The next and less intense stage, they bring in PT, to get me up and moving. I don’t think I am ready, but they say I am. I walk a few steps to a chair and sit up for a few minutes, before moving back to the bed. Then I crash for hours because that small amount of movement exhausted me. Over the next few days, the pain meds are tapered off, IVs removed, awake time increases, as does the amount of walking and sitting up. Before I know it, it is time to go home.

At home, I am still 100% in someone else’s care. I don’t move on my own yet for fear of falling. I require help for everything. PT comes to my house because I cannot get to them yet. I have graduated from the bed to a chair. I sit in my recliner. I sleep in my recliner. I eat in my recliner. I am learning that I ache when I need sleep. I feel weak when I need food. It is a bit like being a toddler learning…or re-learning…how my body tells me what it needs.

My mind tells me I am too slow. This is taking too long. I have to push through. I have to get going. I have to learn to listen to my body instead of my thoughts. Over time, I improve. I get to so I can walk on my own. I can make it to the toilet by myself. I can take a shower in privacy. I am still a long way from 100% functional, but gradually I am regaining some independence. I eventually get to drive again. I can take myself to PT. I still have to pay attention to the aching of my body. I have to rest immediately when I am signaled to do so or I will regret it.

One day, after maybe a year or so, I realize I am back to normal. Kind of. As normal as this body can be without the integral parts that have been removed. I have adjusted to the changes. I have learned my new limits. I have stopped trying to push myself back to what was before. I have embraced the changes…or at least accepted them.

So, why am I telling you all of this now? Because my grief feels very similar. I am in the acute phase. Still barely able to sit up. It seems I was further along after Mom died, but then I was hit with Dad’s death. I was trying to adjust to this new phase when Michael’s death put me back into the bed yet again. It’s like having three major surgeries one right after the other. I wonder if I will ever recover. My brain wants me to move faster. My body…and my emotions…are saying “no”. I cannot move faster or push through. It would be to my detriment to try.

I am learning to function without the parts of me that have been removed. I know the ache that means slow down, rest. I am trying to make slow progress as my emotional state will allow. However, there are some days I still cannot make a move. Others where I feel I am closer to my new normal. I find myself reaching for the phone before I realize I cannot make that call, which leads to the ache. I find myself singing a favorite Christmas song with joy while my heart is breaking. Such a dichotomy. Tears and smiles woven together through the holiday season. Memories and missing pieces.

I am taking it slow. I am exercising to increase the strength I need in order to recover. I am taking steps on my own now. Getting out of the bed and making forward movement. I am telling my brain that there is no hurry. I don’t have to “get on with it” any faster than my emotions will let me. I can take one step at a time…slow as they need to be.

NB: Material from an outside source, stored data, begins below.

$ cat src/hw/rtl/soa_pkg.sv
// Types and constants of the slab object allocator.
// Used by every module of the block; depends on nothing.
`default_nettype none
package soa_pkg;

	localparam int ADDR_W    = 48;
	localparam int OBJ_W     = 11;
	localparam int ALIGN_W   = 13;
	localparam int STRIDE_W  = 13;
	localparam int LIVE_W    = 14;
	localparam int DIVISOR_W = 17;
	localparam int CFG_IDX_W = 2;

	typedef enum logic [CFG_IDX_W-1:0] {
		CFG_POOL_BASE    = 2'd0,
		CFG_OBJECT_BYTES = 2'd1,
		CFG_ALIGNMENT    = 2'd2
	} cfg_idx_t;

	typedef enum logic [1:0] {
		STAT_OK       = 2'd0,
		STAT_OOM      = 2'd1,
		STAT_BAD_ADDR = 2'd2
	} status_t;

	typedef enum logic {
		OP_ALLOC = 1'b0,
		OP_FREE  = 1'b1
	} op_t;

	typedef enum logic [1:0] {
		LST_FULL    = 2'd0,
		LST_PARTIAL = 2'd1,
		LST_EMPTY   = 2'd2
	} list_t;

	typedef enum logic [4:0] {
		BS_IDLE, BS_G0, BS_G1, BS_G2, BS_G3, BS_DISP,
		BS_TK_RD, BS_TK, BS_TK_FL, BS_ADDR1, BS_ADDR2,
		BS_F1, BS_F2, BS_F3, BS_F4, BS_WALK, BS_WALK_WT, BS_FREE,
		BS_MV_RD, BS_MV_RM, BS_MV_P1, BS_MV_P2, BS_RES
	} state_t;

	typedef struct packed {
		logic              cmd;
		logic [ADDR_W-1:0] address;
	} request_t;

	typedef struct packed {
		logic [ADDR_W-1:0] result_address;
		status_t           status;
		logic [LIVE_W-1:0] live_objects;
	} response_t;

	typedef struct packed {
		op_t               op;
		logic [ADDR_W-1:0] address;
	} job_t;

	typedef struct packed {
		logic [ADDR_W-1:0]  pool_base;
		logic [OBJ_W-1:0]   object_bytes;
		logic [ALIGN_W-1:0] alignment;
	} cfg_t;

endpackage
`default_nettype wire

$ cat src/hw/rtl/soa_resq.sv
// Two-entry result queue that parts the engine from the consumer.
// Depends on soa_pkg for the response type.
`default_nettype none
module soa_resq (
	input  wire logic               clk,
	input  wire logic               arst_n,
	input  wire logic               wr_en,
	input  wire soa_pkg::response_t wr_data,
	output logic                    wr_full,
	output logic                    empty,
	input  wire logic               pop,
	output soa_pkg::response_t      response
);

	soa_pkg::response_t entry_q [2];
	logic               wr_q;
	logic               rd_q;
	logic [1:0]         cnt_q;
	logic               do_push;
	logic               do_pop;

	always_comb begin
		do_push = wr_en && (cnt_q != 2'd2);
		do_pop  = pop && (cnt_q != 2'd0);
	end

	always_ff @(posedge clk or negedge arst_n) begin
		if (!arst_n) begin
			wr_q  <= 1'b0;
			rd_q  <= 1'b0;
			cnt_q <= 2'd0;
		end else begin
			if (do_push) begin
				wr_q <= ~wr_q;
			end
			if (do_pop) begin
				rd_q <= ~rd_q;
			end
			cnt_q <= cnt_q + {1'b0, do_push} - {1'b0, do_pop};
		end
	end

	always_ff @(posedge clk) begin
		if (do_push) begin
			entry_q[wr_q] <= wr_data;
		end
	end

	assign wr_full  = cnt_q == 2'd2;
	assign empty    = cnt_q == 2'd0;
	assign response = entry_q[rd_q];

endmodule
`default_nettype wire

$ cat config.mk
export PLATFORM = sky130hd
export DESIGN_NAME = soa_resq
export DESIGN_NICKNAME = d
export VERILOG_FILES = /design/src/hw/rtl/soa_pkg.sv /design/src/hw/rtl/soa_resq.sv
export SDC_FILE = /design/constraint.sdc
export NUM_CORES = 1
export LEC_CHECK = 0
export BUFFER_PORTS_ARGS = -buffer_cell sky130_fd_sc_hd__buf_4
export CORE_UTILIZATION = 30
export CTS_CLUSTER_DIAMETER = 200
export DETAILED_ROUTE_END_ITERATION = 6
export PLACE_DENSITY = 0.58
export SLEW_MARGIN = 20
export SYNTH_ARGS = -nofsm -noshare
export SYNTH_HDL_FRONTEND = slang
export SYNTH_SLANG_ARGS = --single-unit
$ cat constraint.sdc
create_clock -name clk -period 10.3 [get_ports clk]
set_input_delay 0.515 -clock clk [delete_from_list [all_inputs] [get_ports clk]]
set_output_delay 0.515 -clock clk [all_outputs]
set_load 0.05 [all_outputs]
==> flow_summary.yaml, run 1 <==
outcome:
  outcome: "finished clean"
logic_synthesis:
  ys_seq_area_frac: 0.785
  synth-seq-cells: 132
  avgSynthCellArea_um2: 23.1
  netlist_area_um2: 5020
  synth_cells: 217
  synth.distinct_cells: 15
  ys.warnings.count: 0
  syn-num-nets: 287
floorplanning:
  die_y_um: 131
  rows: 46
  die_area_um2: 17300
  core_um2: 16100
  io_pins: 134
  die_x_um: 131
  start_util: 0.312
sta:
  setup_violations: 0
  final_hold_viol_count: 0
  fin_skew_ns: 0.00534
  whs_ns: 0.288
  layout_min_cycle_time_ns: 2.97
  relSlewSlack: 0.373
  rsz0062_at_grt: "no"
  drv_slew: 0
  worstMarginPinSlew_ns: 0.938
  setup_tns_ns: 0
  period_share: 0.288
  max_freq_ghz: 0.337
critical_path:
  path_cells: "buf_4 > mux2_2 > buf_4"
  path_buf_inv: 2
  timing.reg2reg.setup_slack_ns: 7.91
  cp.depth: 3
  timing.rr.end: "entry_q[0][47]$_DFFE_PP_"
  r2r_start: "cnt_q[1]$_DFF_PN0_"
  cpPeakStageDelay_ns: 0.74
  cp.arrival_ns: 2.45
  cp_max_fo: 37
  cp-start-kind: "register"
  cpMostUsedCell: "buf_4"
  cp_data_required_time_ns: 9.79
  reg2reg_depth: 4
  cp_top_family: "buffers and inverters"
  worst_path_max_delay_cell: "dfrtp_4"
  crit_path_end_kind: "primary output"
  worstSetupPathType: "reg -> out"
flow_run:
  max-cap-violations: 0
clocking:
  cts_made_buffers: 17
  postCtsSetupBuffers: 0
  cts_max_path_buffers: 2
  cts-root-buf: "clkbuf_16"
  hold_buffers: 1
  path_clk_slew_ns: 0.06
  clkSinkCount: 132
  clkLatencyLatePin_ns: 0.41
  cts_tree: "built"
  cts-resized-gates: 0
  htree_levels: 4
power_and_ir_drop:
  finalPower_mw: 2.33
  leakage_nw: 2.67
  powerDensity_nw_per_um2: 342
  ir_worst_vdd_uv: 167
hold_path:
  hold_path.class: "in -> reg"
  worstHoldPathCells: 1
  hold_start: "wr_data[54]"
  holdPathEnd: "entry_q[0][54]$_DFFE_PP_"
detailed_routing:
  drt_iter0_markers: 165
  viasPerCell: 4.11
  wl_per_cell_um: 14.9
  num_vias: 2440
  dr.pass1.iters: 4
  wirelength_um: 8840
  final_antenna_net_count: 0
  drc: 0
placement:
  placed_area_um2: 6250
  gp_congestion: 0.683
  portBuffers: 133
  hpwlAfterDp_um: 5630
global_route:
  grt_pass1_wl_um: 13800
  grt_pass1_vias: 2680
  grt_use_met1: 0.116
  grt_max_degree: 65
  grtUsageTotal: 0.108
  grt.met2_usage: 0.181
  grt.busiest_layer: "met2"
  overflow: 0
  antenna_found_initial: 0
  gr-usage-met3: 0.0521
cells_and_area:
  final_area_um2: 6810
  layout_commonest_cell: "buf_4"
  antennaDiodeCount: 0
  final_nets: 435
  synthToLayoutAreaGrowth_pct: 35.6
  final_cell_mix: "135 x buf_4, 128 x edfxtp_1, 50 x mux2_4"
  post-route-util: 0.422
  layout-drive-gt1-share: 0.605
## synthesized netlist by cell type
master | number | area (um^2)
xnor2_1 | 3 | 26.3
dfrtp_1 | 4 | 100
mux2_2 | 14 | 158
and3_1 | 1 | 6.26
buf_6 | 6 | 67.6
nor2b_1 | 1 | 6.26
nand2b_1 | 1 | 6.26
nand2_1 | 1 | 3.75
edfxtp_1 | 128 | 3840
xor2_1 | 1 | 8.76
ha_1 | 2 | 25.0
inv_1 | 2 | 7.51
nor2_1 | 2 | 7.51
buf_2 | 1 | 5.00
mux2_4 | 50 | 751
## power by group
| group | total (mW) | internal, mW | switching (mW) |
|---|---|---|---|
| registers | 0.795 | 0.738 | 0.0572 |
| logic | 0.975 | 0.353 | 0.622 |
| clock network | 0.556 | 0.350 | 0.207 |
## sequential cells by signal (all words and copies together) (netlist names)
signal   flops
entry_q    128
cnt_q        2
wr_q         1
rd_q         1
## kinds of logic (layout without fill, tap and decap cells)
logic type                 count (synthesis)  after routing  synth area share
xor gates and xnor gates                   4              4           0.00698
adders and majority gates                  2              2           0.00498
buffers and inverters                      9            169            0.0159
DFF                                      132            132             0.785
muxes                                     64             64             0.181
and+or+nand+nor                            6              6           0.00598
## routing by layer
metal  routed length, um  up-vias
met4                  95        0
met3                 630       11
met2                4510       90
met1                3610     1187
met5                   0        -
li1                    -     1152
## area by class of cell
type	instances	area, um^2
clock buffer	19	433
clock inverter	12	115
fill	1474	9310
inverter	2	7.51
multi-input combinational	76	1010
sequential	132	3950
tap	216	270
timing repair buffer	136	1020
## stage by stage
stage / instances / setup slack [ns]
global route: 593 / 7.20
finish: 593 / 7.33
floorplan: 217 / 6.53
global placement: 561 / 7.74
detailed placement: 561 / 7.70
CTS: 593 / 7.25
## how the worst max path moves through the flow
stage | start | endpoint | slack [ns]
6_report | rd_q$_DFFE_PN0P_ | response[59] | 7.33
3_3_place_gp | rd_q$_DFFE_PN0P_ | response[62] | 7.74
4_1_cts | rd_q$_DFFE_PN0P_ | response[63] | 7.25
2_1_floorplan | wr_en | entry_q[0][0]$_DFFE_PP_ | 6.53
3_5_place_dp | rd_q$_DFFE_PN0P_ | response[63] | 7.70
5_1_grt | rd_q$_DFFE_PN0P_ | response[57] | 7.20
## worst register-to-register path: cells and delay by family, from the launching register on
kind / cells / cell delay, ns
flip-flops: 1 / 0.40
AND/OR/NAND/NOR: 3 / 1.03
buffers and inverters: 1 / 0.59
(Power assumes the default switching activity.)
==> inputs of run 2 (changes only) <==
--- a/config.mk
+++ b/config.mk
@@ -9,7 +9,7 @@
 export CORE_UTILIZATION = 30
 export CTS_CLUSTER_DIAMETER = 200
 export DETAILED_ROUTE_END_ITERATION = 6
-export PLACE_DENSITY = 0.58
+export PLACE_DENSITY = 0.6
 export SLEW_MARGIN = 20
 export SYNTH_ARGS = -nofsm -noshare
 export SYNTH_HDL_FRONTEND = slang
==> constraint.sdc (replaced) <==
create_clock -name clk -period 2.45 [get_ports clk]
set_input_delay 0.1225 -clock clk [delete_from_list [all_inputs] [get_ports clk]]
set_output_delay 0.1225 -clock clk [all_outputs]
set_load 0.05 [all_outputs]
==> flow_summary.yaml, run 2 (same netlist as run 1, synthesis figures left out) <==
outcome:
  outcome: "finished clean"
global_route:
  antenna_found_initial: 0
  grt_pass1_vias: 2945
  overflow: 0
  grt_max_degree: 37
  grt_pass1_wl_um: 14800
  grtUsageTotal: 0.115
critical_path:
  cp_max_fo: 36
  cp-start-kind: "register"
  timing.rr.end: "entry_q[1][38]$_DFFE_PP_"
  crit_path_end_kind: "primary output"
  timing.reg2reg.setup_slack_ns: 0.85
  reg2reg_depth: 3
  worstSetupPathType: "reg -> out"
  r2r_start: "cnt_q[1]$_DFF_PN0_"
  cp.arrival_ns: 2.16
  cp_data_required_time_ns: 2.33
cells_and_area:
  synthToLayoutAreaGrowth_pct: 50.9
  final_cell_mix: "138 x buf_4, 128 x edfxtp_1, 65 x dlygate4sd3_1"
  largest_reg_flops: 128
  fillers: 1389
  final_area_um2: 7580
  antennaDiodeCount: 0
  max_flop_register: "entry_q"
  layout_commonest_cell: "buf_4"
  final_nets: 504
  instances_no_fill: 663
  reg_top3: "entry_q (128), cnt_q (2)"
  layout-drive-gt1-share: 0.528
detailed_routing:
  wl_per_cell_um: 14.1
  wirelength_um: 9350
  final_antenna_net_count: 0
  viasPerCell: 4.04
  drt_iter0_markers: 119
  dr.pass1.iters: 4
  drc: 0
  num_vias: 2676
clocking:
  postCtsSetupBuffers: 0
  cts_max_path_buffers: 2
  cts-resized-gates: 0
  cts_made_buffers: 17
  cts_tree: "built"
  clkSinkCount: 132
  path_clk_slew_ns: 0.06
  clkLatencyLatePin_ns: 0.41
  hold_buffers: 65
  htree_levels: 4
  cts-root-buf: "clkbuf_16"
power_and_ir_drop:
  switching_share: 0.373
  power_frac_seq: 0.331
  power_frac_comb: 0.415
  p_clk_frac: 0.254
  leakage_nw: 3.00
  switching_power_mw: 3.81
  ir_worst_vdd_uv: 618
  powerDensity_nw_per_um2: 1350
  internal-power_mw: 6.40
sta:
  layout_min_cycle_time_ns: 2.28
  period_share: 0.931
  drv_slew: 0
  rsz0062_at_grt: "no"
  setup_violations: 0
  setup_tns_ns: 0
  relSlewSlack: 0.551
  final_hold_viol_count: 0
  max_freq_ghz: 0.438
  worstMarginPinSlew_ns: 0.673
  fin_skew_ns: 0.00453
floorplanning:
  io_pins: 134
  rows: 46
  die_x_um: 131
  die_y_um: 131
  die_area_um2: 17300
  start_util: 0.312
  core_um2: 16100
placement:
  gp_congestion: 0.668
  place_inst: 566
  hpwlAfterDp_um: 5900
  portBuffers: 133
  placed_area_um2: 6310
hold_path:
  hold_path.class: "in -> async"
flow_run:
  max-cap-violations: 0
-- run 2: changes by cell type in the layout (fill, tap and decap cells not counted), sizes merged --
cell | before | now
clkbuf | 19 | 17
buf | 135 | 140
dlygate4sd3 | 1 | 65
bufinv | 2 | 4
clkinv | 8 | 7
clkinvlp | 2 | 4
-- run 2: per-stage QoR --
step / hold WS [ns] / total power [mW] / utilization / worst slack, ns
finish: 0.0420 / 10.2 / 0.470 / 0.169
global route: 0.0273 / 10.6 / 0.470 / 0.0674
CTS: 0.0131 / 10.4 / 0.470 / 0.107
detailed placement: -0.0788 / 7.64 / 0.392 / 0.574
global placement: -0.0783 / 7.60 / 0.392 / 0.607
floorplan: -0.173 / 6.52 / - / 0.318
-- run 2: power groups by stage --
stage / Clock, mW / Combinational (mW) / Sequential, mW
2_1_floorplan: 0 / 3.28 / 3.24
3_3_place_gp: 0 / 4.18 / 3.42
3_5_place_dp: 0 / 4.21 / 3.44
4_1_cts: 2.68 / 4.30 / 3.40
5_1_grt: 2.76 / 4.44 / 3.44
6_report: 2.59 / 4.24 / 3.38
-- run 2: worst max path at each step --
stage / from / endpoint / slack [ns] / cells past startpoint
6_report: rd_q$_DFFE_PN0P_ / response[7] / 0.17 / 3
5_1_grt: rd_q$_DFFE_PN0P_ / response[7] / 0.07 / 3
4_1_cts: rd_q$_DFFE_PN0P_ / response[7] / 0.11 / 3
3_5_place_dp: rd_q$_DFFE_PN0P_ / response[7] / 0.57 / 3
3_3_place_gp: rd_q$_DFFE_PN0P_ / response[4] / 0.61 / 3
2_1_floorplan: cnt_q[1]$_DFF_PN0_ / cnt_q[1]$_DFF_PN0_ / 0.32 / 7
-- run 2: critical path: stages (launching register included) --
cell,delay [ns]
dfrtp_4,0.86
buf_4,0.34
mux2_4,0.33
buf_4,0.19
-- run 2: routing by layer --
| metal | wire (um) | up-vias | global-route usage |
|---|---|---|---|
| met4 | 197 | 0 | 0.0640 |
| met3 | 503 | 18 | 0.0436 |
| li1 | - | 1291 | - |
| met2 | 4760 | 90 | 0.195 |
| met1 | 3890 | 1277 | 0.124 |
| met5 | 0 | - | 0 |
-- run 2: layout make-up --
| class | instances | area [um^2] | share of cell area |
|---|---|---|---|
| Tap cell | 216 | 270 | 0.0357 |
| Multi-Input combinational cell | 76 | 1010 | 0.133 |
| Clock buffer | 17 | 425 | 0.0561 |
| Sequential cell | 132 | 3950 | 0.521 |
| Inverter | 2 | 7.51 | 0.000991 |
| Clock inverter | 15 | 189 | 0.0249 |
| Timing Repair Buffer | 205 | 1730 | 0.228 |
==> inputs of run 3 (changes only) <==
--- a/config.mk
+++ b/config.mk
@@ -6,6 +6,7 @@
 export NUM_CORES = 1
 export LEC_CHECK = 0
 export BUFFER_PORTS_ARGS = -buffer_cell sky130_fd_sc_hd__buf_4
+export CORE_ASPECT_RATIO = 1.2
 export CORE_UTILIZATION = 30
 export CTS_CLUSTER_DIAMETER = 200
 export DETAILED_ROUTE_END_ITERATION = 6
==> flow_summary.yaml, run 3 (same netlist as run 1, synthesis figures left out) <==
global_route:
  grt_pass1_vias: 2821
  grtUsageTotal: 0.107
  grt_pass1_wl_um: 13700
  antenna_found_initial: 1
  overflow: 0
  grt_max_degree: 65
floorplanning:
  rows: 51
  start_util: 0.309
  die_y_um: 144
  core_um2: 16300
  die_area_um2: 17300
  io_pins: 134
  die_x_um: 120
cells_and_area:
  final_nets: 501
  fillers: 1414
  layout_commonest_cell: "buf_4"
  final_cell_mix: "134 x buf_4, 128 x edfxtp_1, 65 x dlygate4sd3_1"
  max_flop_register: "entry_q"
  synthToLayoutAreaGrowth_pct: 49.3
  layout-drive-gt1-share: 0.514
  largest_reg_flops: 128
  reg_top3: "entry_q (128), cnt_q (2)"
detailed_routing:
  wl_met1_um: 3720
  viasPerCell: 4.05
  drt_iter0_markers: 91
  wl_per_cell_um: 13.8
  final_antenna_net_count: 0
  wl_met2_um: 4690
  wirelength_um: 9090
  drc: 0
  dr.pass1.iters: 4
  highest_layer: "met4"
  num_vias: 2663
  wl_met3_um: 577
critical_path:
  crit_path_end_kind: "primary output"
  cpPeakStageDelay_ns: 0.46
  critical_path.startpoint: "rd_q$_DFFE_PN0P_"
  setup.worst_path.end: "response[58]"
  cp_data_required_time_ns: 2.33
  worstSetupPathType: "reg -> out"
  path_cells: "buf_4 > mux2_2 > buf_4"
  timing.rr.end: "entry_q[1][27]$_DFFE_PP_"
  timing.reg2reg.setup_slack_ns: 0.77
  r2r_start: "cnt_q[0]$_DFF_PN0_"
  reg2reg_depth: 3
  cpMostUsedCell: "buf_4"
  worst_path_max_delay_cell: "dfrtp_4"
  cp_max_fo: 24
  cp-start-kind: "register"
  cp.arrival_ns: 1.84
sta:
  setup_tns_ns: 0
  rsz0062_at_grt: "no"
  period_share: 0.800
  relSlewSlack: 0.694
  layout_min_cycle_time_ns: 1.96
  setup_violations: 0
  whs_ns: 0.0454
  final_hold_viol_count: 0
  max_freq_ghz: 0.510
  fin_skew_ns: 0.00877
  drv_slew: 0
  worstMarginPinSlew_ns: 0.459
power_and_ir_drop:
  leakage_nw: 2.96
  ir_worst_vdd_uv: 935
  finalPower_mw: 9.94
  powerDensity_nw_per_um2: 1320
clocking:
  cts_tree: "built"
  htree_levels: 4
  cts_max_path_buffers: 2
  path_clk_slew_ns: 0.05
  cts_made_buffers: 17
  clkLatencyLatePin_ns: 0.41
  cts-root-buf: "clkbuf_16"
  clkSinkCount: 132
placement:
  gp_congestion: 0.638
  portBuffers: 133
flow_run:
  max-cap-violations: 0
outcome:
  outcome: "finished clean"
hold_path:
  hold_path.class: "in -> async"
run 3: repair_timing:
| item | 4_1_cts | 5_1_grt |
|---|---|---|
| gates resized for setup | 0 | 0 |
| setup buffers | 0 | 0 |
| hold buffers | 65 | 0 |
| hold endpoints to repair | 132 | 0 |
run 3: how the worst min path moves through the flow:
stage | start | cells after the start | endpoint
after floorplan | arst_n | 0 | cnt_q[0]$_DFF_PN0_
after global placement | arst_n | 1 | cnt_q[0]$_DFF_PN0_
after detailed placement | arst_n | 1 | wr_q$_DFFE_PN0P_
after CTS | arst_n | 2 | cnt_q[0]$_DFF_PN0_
after global routing | arst_n | 2 | cnt_q[0]$_DFF_PN0_
final | arst_n | 2 | cnt_q[0]$_DFF_PN0_
run 3: layout make-up:
cell class	count	area, um^2	share of cell area
flip-flops and latches	132	3950	0.526
repair buffers	202	1720	0.229
well taps	212	265	0.0354
diodes	1	2.50	0.000334
inverters	2	7.51	0.00100
clock buffers	20	437	0.0582
clock inverters	12	113	0.0150
multi-input cells	76	1010	0.135
run 3: where the power goes:
group | leakage (nW) | internal (mW) | switching, mW
clock | 0.262 | 1.48 | 0.864
combinational | 1.46 | 1.62 | 2.74
sequential | 1.23 | 3.10 | 0.141
total | 2.96 | 6.19 | 3.74
run 3: routing by layer:
metal | up-vias | global-route usage
li1 | 1284 | -
met3 | 12 | 0.0437
met2 | 86 | 0.181
met1 | 1281 | 0.118
met5 | - | 0
met4 | 0 | 0.0493
run 3: stage by stage:
stage / instances / area, um^2 / setup WS (ns) / util
after floorplan: 217 / 5030 / 0.318 / -
after CTS: 656 / 7500 / 0.422 / 0.461
after global placement: 559 / 6300 / 0.805 / 0.387
after global routing: 657 / 7500 / 0.404 / 0.461
final: 657 / 7500 / 0.490 / 0.461
after detailed placement: 559 / 6300 / 0.768 / 0.387
run 3: worst max-delay path, delay by kind of cell, from the launching register on:
family   cells  cell delay [ns]
buf+inv      2             0.57
flops        1             0.46
mux          1             0.39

From my surgical experiences I know there will come a day when I feel “recovered”. That doesn’t mean I will forget all this pain, but it does mean I will have made the adjustments in order to go forward. I know there will always be a before they died and an after they died. Just like there is a before cancer and after cancer divide in my life. But that doesn’t mean it was better before and worse after…just different.

Change is difficult for me. Always has been. I am the sentimental one who always wants to hold onto the sweet times and forget the bad ones. Life challenges me because letting go is part of it. So is change. This season of grief is requiring me to let go, even as I hold on. Learning how to do both appropriately is part of my recovery.

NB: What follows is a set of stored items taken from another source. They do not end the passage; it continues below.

`config.mk`:
```
export PLATFORM = sky130hd
export DESIGN_NAME = tlv_stream_parser
export DESIGN_NICKNAME = d
export VERILOG_FILES = /design/src/design/tsp_pkg.sv /design/src/design/tsp_parse.sv /design/src/design/tlv_stream_parser.sv
export SDC_FILE = /design/constraint.sdc
export NUM_CORES = 1
export LEC_CHECK = 0
export BUFFER_PORTS_ARGS = -buffer_cell sky130_fd_sc_hd__buf_4
export CAP_MARGIN = 25
export CORE_ASPECT_RATIO = 1.4
export CORE_MARGIN = 3
export CORE_UTILIZATION = 30
export CTS_CLUSTER_DIAMETER = 200
export DETAILED_ROUTE_END_ITERATION = 10
export GPL_ROUTABILITY_DRIVEN = 0
export GPL_TIMING_DRIVEN = 0
export PLACE_DENSITY = 0.55
export SYNTH_ARGS = -nofsm -noshare
export SYNTH_HDL_FRONTEND = slang
export SYNTH_SLANG_ARGS = --single-unit
export TNS_END_PERCENT = 30
```
`constraint.sdc`:
```
create_clock -name clk -period 3.1 [get_ports clk]
set_input_delay 0.62 -clock clk [delete_from_list [all_inputs] [get_ports clk]]
set_output_delay 0.62 -clock clk [all_outputs]
set_load 0.005 [all_outputs]
```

Until I adjust to this new emotional person, living without my people, I will learn to follow my feelings. To let them signal when to rest and when to move. When to sit and when to walk. When to work and when to take some time. At some point, I will look up and find I am once again on my feet. Once again healthy and healed. However long that day takes, I will wait for it with patience and perseverance, knowing that the new season will not replace the old one. And that new does not mean better, just different.